During the fifth inning and sixth inning Campas would take two or even three of Munoz’s jabs to land one of his power shots upstairs. However, after landing that one huge punch, Munoz kept leaving himself open allowing Campas to inflict more damage. With less than a minute left in the sixth round, Munoz was attempting to get away from the ropes where he was being crowded by a forwarding Campas, Yory Boy caught Munoz with a crushing left hook. At this point, Muniz dropped his hands and retreated. Campas used his experience to trap his opponent in the corner and unleash more hurtful shots. But once again Campas ran out of time to finish his weakening opponent. The seventh round saw Yory Boy get credit for a knockdown even though most at ringside felt that Munoz simply lost his footing, but in the eighth and final round Campas dominated his less experienced opponent for the entire three minutes of action. He skillfully cut off the ring and landed almost any of his power shots and jabs and will. When the bell sounded to end the competition, Munoz’ seemed happy that he just went the distance with an accomplished legend of the sport. However, when the decision was read, it came to the surprise of no one that all three judges scored it 79-73 for Campas. Yory Boy improves his lengthy record to 85-6 (69), while Munoz drops to 15-5 (12).
-IN OTHER ACTION-
Kevin Johnson Toys with Carl Evans for Two and a Half Minutes
Remember when you use to play Mike Tyson’s Punchout and how you had to jump up to hit your opponents in the face. Well that is what Evans had to do when tossing out his head shots towards Johnson, who was literally a head-and-shoulders taller than his counterpart. Evans surprisingly landed a couple of his hooks upstairs, but was quickly countered by Johnson with stiff jabs and uppercuts that would counted as low blows for any other fighter. A left uppercut from Johnson sent Evans flying across the ring, landing on his back, and being counted out at 2:31 of round one. Johnson comically improves to 6-0 (4), while Evans drops another with a record of 2-8 (2).

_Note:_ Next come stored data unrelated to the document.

<file path="src/rtl/uart_rx_cmd_parser.sv">
// uart_rx_cmd_parser
// Frame-level command parser placed after the UART receive stage. A byte
// completes when rx_bps_start falls. Bytes are assembled into 4-byte frames:
// header, command, data, checksum. The checksum is (command + data) mod 256.
// A good frame publishes its command/data with a one-cycle cmd_valid pulse.
// A bad checksum gives a one-cycle cmd_err pulse with err_code = 2'b01.
//
// Optional feature macro: UART_CMD_TIMEOUT_EN
//   When defined, a partial frame that sees no byte for TIMEOUT_CYC cycles
//   is abandoned, and cmd_err pulses with err_code = 2'b10.
//   When undefined, a partial frame waits indefinitely for its bytes.
//
// Parameters
//   HEAD_BYTE    frame start marker
//   TIMEOUT_CYC  inter-byte timeout in clock cycles (2 .. 2^24-1)
// Ports
//   CLK_50M       in   system clock
//   RST_N         in   asynchronous active-low reset
//   rx_bps_start  in   receiver busy flag (high while sampling a UART frame)
//   in_rx_data    in   last received byte, valid once rx_bps_start falls
//   out_cmd       out  command byte of the last good frame
//   out_data      out  data byte of the last good frame
//   cmd_valid     out  one-cycle pulse: new good frame
//   cmd_err       out  one-cycle pulse: frame rejected
//   err_code      out  cause of last rejection (01 checksum, 10 timeout)
//   frame_cnt     out  count of good frames, wraps 255 -> 0
module uart_rx_cmd_parser #(
    parameter logic [7:0]  HEAD_BYTE   = 8'hAA,
    parameter logic [23:0] TIMEOUT_CYC = 24'd500_000
) (
    input  logic       CLK_50M,
    input  logic       RST_N,
    input  logic       rx_bps_start,
    input  logic [7:0] in_rx_data,
    output logic [7:0] out_cmd,
    output logic [7:0] out_data,
    output logic       cmd_valid,
    output logic       cmd_err,
    output logic [1:0] err_code,
    output logic [7:0] frame_cnt
);

    typedef enum logic [1:0] {
        ST_IDLE = 2'd0,
        ST_CMD  = 2'd1,
        ST_DATA = 2'd2,
        ST_SUM  = 2'd3
    } state_t;

    // Frame checksum: 8-bit modular sum of the command and data bytes.
    function automatic logic [7:0] f_checksum(input logic [7:0] a, input logic [7:0] b);
        return a + b;
    endfunction

    state_t     r_state;
    logic       r_start_d;
    logic [7:0] r_cmd;
    logic [7:0] r_data;
    logic [7:0] r_sum;
    logic       w_byte_stb;
    logic       w_to_hit;

    // Delay the busy flag by one cycle to detect its falling edge.
    always_ff @(posedge CLK_50M or negedge RST_N) begin
        if (!RST_N) begin
            r_start_d <= 1'b0;
        end else begin
            r_start_d <= rx_bps_start;
        end
    end

    // r_start_d resets low, so a flag that is already low after reset yields no strobe.
    assign w_byte_stb = r_start_d & ~rx_bps_start;

`ifdef UART_CMD_TIMEOUT_EN
    logic [23:0] r_to_cnt;

    // A strobe in the terminal-count cycle wins over the timeout.
    assign w_to_hit = (r_state != ST_IDLE) && !w_byte_stb &&
                      (r_to_cnt == (TIMEOUT_CYC - 24'd1));

    // Inter-byte idle counter: runs only while a frame is partially assembled.
    always_ff @(posedge CLK_50M or negedge RST_N) begin
        if (!RST_N) begin
            r_to_cnt <= 24'd0;
        end else if (w_byte_stb || (r_state == ST_IDLE) || w_to_hit) begin
            r_to_cnt <= 24'd0;
        end else begin
            r_to_cnt <= r_to_cnt + 24'd1;
        end
    end
`else
    // Without the timeout build, TIMEOUT_CYC is deliberately not consumed.
    logic w_unused_timeout;
    assign w_unused_timeout = ^TIMEOUT_CYC;
    assign w_to_hit         = 1'b0;
`endif

    // Frame FSM. It also drives every registered output.
    always_ff @(posedge CLK_50M or negedge RST_N) begin
        if (!RST_N) begin
            r_state   <= ST_IDLE;
            r_cmd     <= 8'd0;
            r_data    <= 8'd0;
            r_sum     <= 8'd0;
            out_cmd   <= 8'd0;
            out_data  <= 8'd0;
            cmd_valid <= 1'b0;
            cmd_err   <= 1'b0;
            err_code  <= 2'b00;
            frame_cnt <= 8'd0;
        end else begin
            cmd_valid <= 1'b0;
            cmd_err   <= 1'b0;
            if (w_to_hit) begin
                r_state  <= ST_IDLE;
                cmd_err  <= 1'b1;
                err_code <= 2'b10;
            end else if (w_byte_stb) begin
                case (r_state)
                    ST_IDLE: begin
                        // Bytes outside a frame are dropped silently.
                        if (in_rx_data == HEAD_BYTE) begin
                            r_state <= ST_CMD;
                        end else begin
                            r_state <= ST_IDLE;
                        end
                    end
                    ST_CMD: begin
                        // A header value here is an ordinary command byte; there is no resync.
                        r_cmd   <= in_rx_data;
                        r_state <= ST_DATA;
                    end
                    ST_DATA: begin
                        r_data  <= in_rx_data;
                        r_sum   <= f_checksum(r_cmd, in_rx_data);
                        r_state <= ST_SUM;
                    end
                    ST_SUM: begin
                        if (in_rx_data == r_sum) begin
                            out_cmd   <= r_cmd;
                            out_data  <= r_data;
                            cmd_valid <= 1'b1;
                            frame_cnt <= frame_cnt + 8'd1;
                        end else begin
                            cmd_err  <= 1'b1;
                            err_code <= 2'b01;
                        end
                        r_state <= ST_IDLE;
                    end
                    default: begin
                        r_state <= ST_IDLE;
                    end
                endcase
            end else begin
                r_state <= r_state;
            end
        end
    end

endmodule

</file>
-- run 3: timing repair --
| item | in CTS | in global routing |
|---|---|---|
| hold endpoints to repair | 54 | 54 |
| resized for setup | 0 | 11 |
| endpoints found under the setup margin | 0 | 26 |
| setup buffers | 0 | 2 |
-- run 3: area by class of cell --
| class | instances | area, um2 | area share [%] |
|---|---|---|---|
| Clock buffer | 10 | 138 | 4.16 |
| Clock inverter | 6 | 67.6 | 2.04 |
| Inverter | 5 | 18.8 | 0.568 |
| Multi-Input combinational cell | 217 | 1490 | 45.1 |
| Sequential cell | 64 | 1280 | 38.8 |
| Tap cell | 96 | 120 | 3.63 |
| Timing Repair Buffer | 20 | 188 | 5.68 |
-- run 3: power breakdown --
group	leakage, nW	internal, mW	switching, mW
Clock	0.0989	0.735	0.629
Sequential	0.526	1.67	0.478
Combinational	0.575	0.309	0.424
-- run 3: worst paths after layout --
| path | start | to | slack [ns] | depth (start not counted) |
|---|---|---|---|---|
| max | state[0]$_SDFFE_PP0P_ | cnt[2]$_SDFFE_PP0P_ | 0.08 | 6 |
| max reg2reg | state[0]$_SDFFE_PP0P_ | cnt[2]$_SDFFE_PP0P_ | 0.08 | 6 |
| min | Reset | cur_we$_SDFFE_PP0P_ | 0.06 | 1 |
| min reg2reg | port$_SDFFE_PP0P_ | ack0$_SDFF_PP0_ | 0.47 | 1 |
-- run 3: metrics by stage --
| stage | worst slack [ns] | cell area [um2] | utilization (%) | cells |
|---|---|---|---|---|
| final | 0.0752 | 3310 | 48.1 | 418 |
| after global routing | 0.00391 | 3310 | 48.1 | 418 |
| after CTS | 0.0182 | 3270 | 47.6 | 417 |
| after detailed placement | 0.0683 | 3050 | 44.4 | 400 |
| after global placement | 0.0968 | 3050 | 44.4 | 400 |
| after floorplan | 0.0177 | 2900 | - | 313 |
## config.mk

```make
export PLATFORM = sky130hd
export DESIGN_NAME = control_sequencer
export DESIGN_NICKNAME = d
export VERILOG_FILES = /design/src/rtl/cpu_pkg.sv /design/src/rtl/cu_class_decode.sv /design/src/rtl/control_sequencer.sv
export SDC_FILE = /design/constraint.sdc
export NUM_CORES = 1
export LEC_CHECK = 0
export CORE_ASPECT_RATIO = 2
export CORE_MARGIN = 2
export CORE_UTILIZATION = 42
export DETAILED_ROUTE_END_ITERATION = 12
export GPL_TIMING_DRIVEN = 0
export PLACE_DENSITY = 0.84
export RECOVER_POWER = 100
export SYNTH_ARGS = -nofsm -noshare
export SYNTH_HDL_FRONTEND = slang
export SYNTH_HIERARCHICAL = 1
export SYNTH_SLANG_ARGS = --single-unit
```

## constraint.sdc

```tcl
create_clock -name clk_i -period 4.4 [get_ports clk_i]
set_clock_uncertainty 0.1 [all_clocks]
set_input_delay 0.44 -clock clk_i [delete_from_list [all_inputs] [get_ports clk_i]]
set_output_delay 0.44 -clock clk_i [all_outputs]
set_load 0.03 [all_outputs]
```
$ cat config.mk
export PLATFORM = sky130hd
export DESIGN_NAME = fpu_ss_wb_arbiter
export DESIGN_NICKNAME = d
export VERILOG_FILES = /design/src/rtl/fpu_ss_wb_arbiter.sv
export SDC_FILE = /design/constraint.sdc
export NUM_CORES = 1
export LEC_CHECK = 0
export ABC_CLOCK_PERIOD_IN_PS = 1200
export BUFFER_PORTS_ARGS = -buffer_cell sky130_fd_sc_hd__buf_2
export CORE_MARGIN = 2
export CORE_UTILIZATION = 41
export DETAILED_ROUTE_END_ITERATION = 10
export GPL_ROUTABILITY_DRIVEN = 0
export GPL_TIMING_DRIVEN = 0
export PLACE_DENSITY = 0.87
export SLEW_MARGIN = 20
export SYNTH_ARGS = -nofsm -noshare
export SYNTH_HDL_FRONTEND = slang
export SYNTH_SLANG_ARGS = --single-unit
$ cat constraint.sdc
create_clock -name clk_i -period 1.2 [get_ports clk_i]
set_clock_uncertainty 0.15 [all_clocks]
set_input_delay 0.3 -clock clk_i [delete_from_list [all_inputs] [get_ports clk_i]]
set_output_delay 0.3 -clock clk_i [all_outputs]
set_load 0.005 [all_outputs]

Jermaine Woods Forces Third Round Stoppage Against Victor Ortiz
After Woods knocked down Ortiz in round two, and with Ortiz absorbing an excruciating amount of punishment in round three, the referee stopped counting at nine of a second Woods-inflicted knockdown to give him the TKO victory. The official time of stoppage was 1:15. Woods improves to 9-1 (7), while Ortiz falls to 5-3 (3).
Garcia Unanimous Decision Over Rodriguez
Heavyweight George Garcia (4-0, 3 KO’s) dominated Samuel Rodriguez (1-3, 1 KO) throughout four rounds, keeping his record clean but going the distance for the first time in his pro career.
Soto TKO2 Mercado
Both Jesus Soto and Justin Mercado ate the canvas in the first round of this crowd pleasing scrap, but it was Soto, the hometown hero who forced the third man in the ring to halt the action due to the punishment he was inflicting upon Mercado. Soto improves to 2-0 (2), while Mercado in now batting .500 with a record of 1-1.
Lizzarga Unanimous Decision Over Bustamante
Irrael Lizzarga (2-0, 1 KO) took all four rounds on the three judges’ scorecards to earn a unanimous decision victory over the winless Felipe Bustamante (0-2).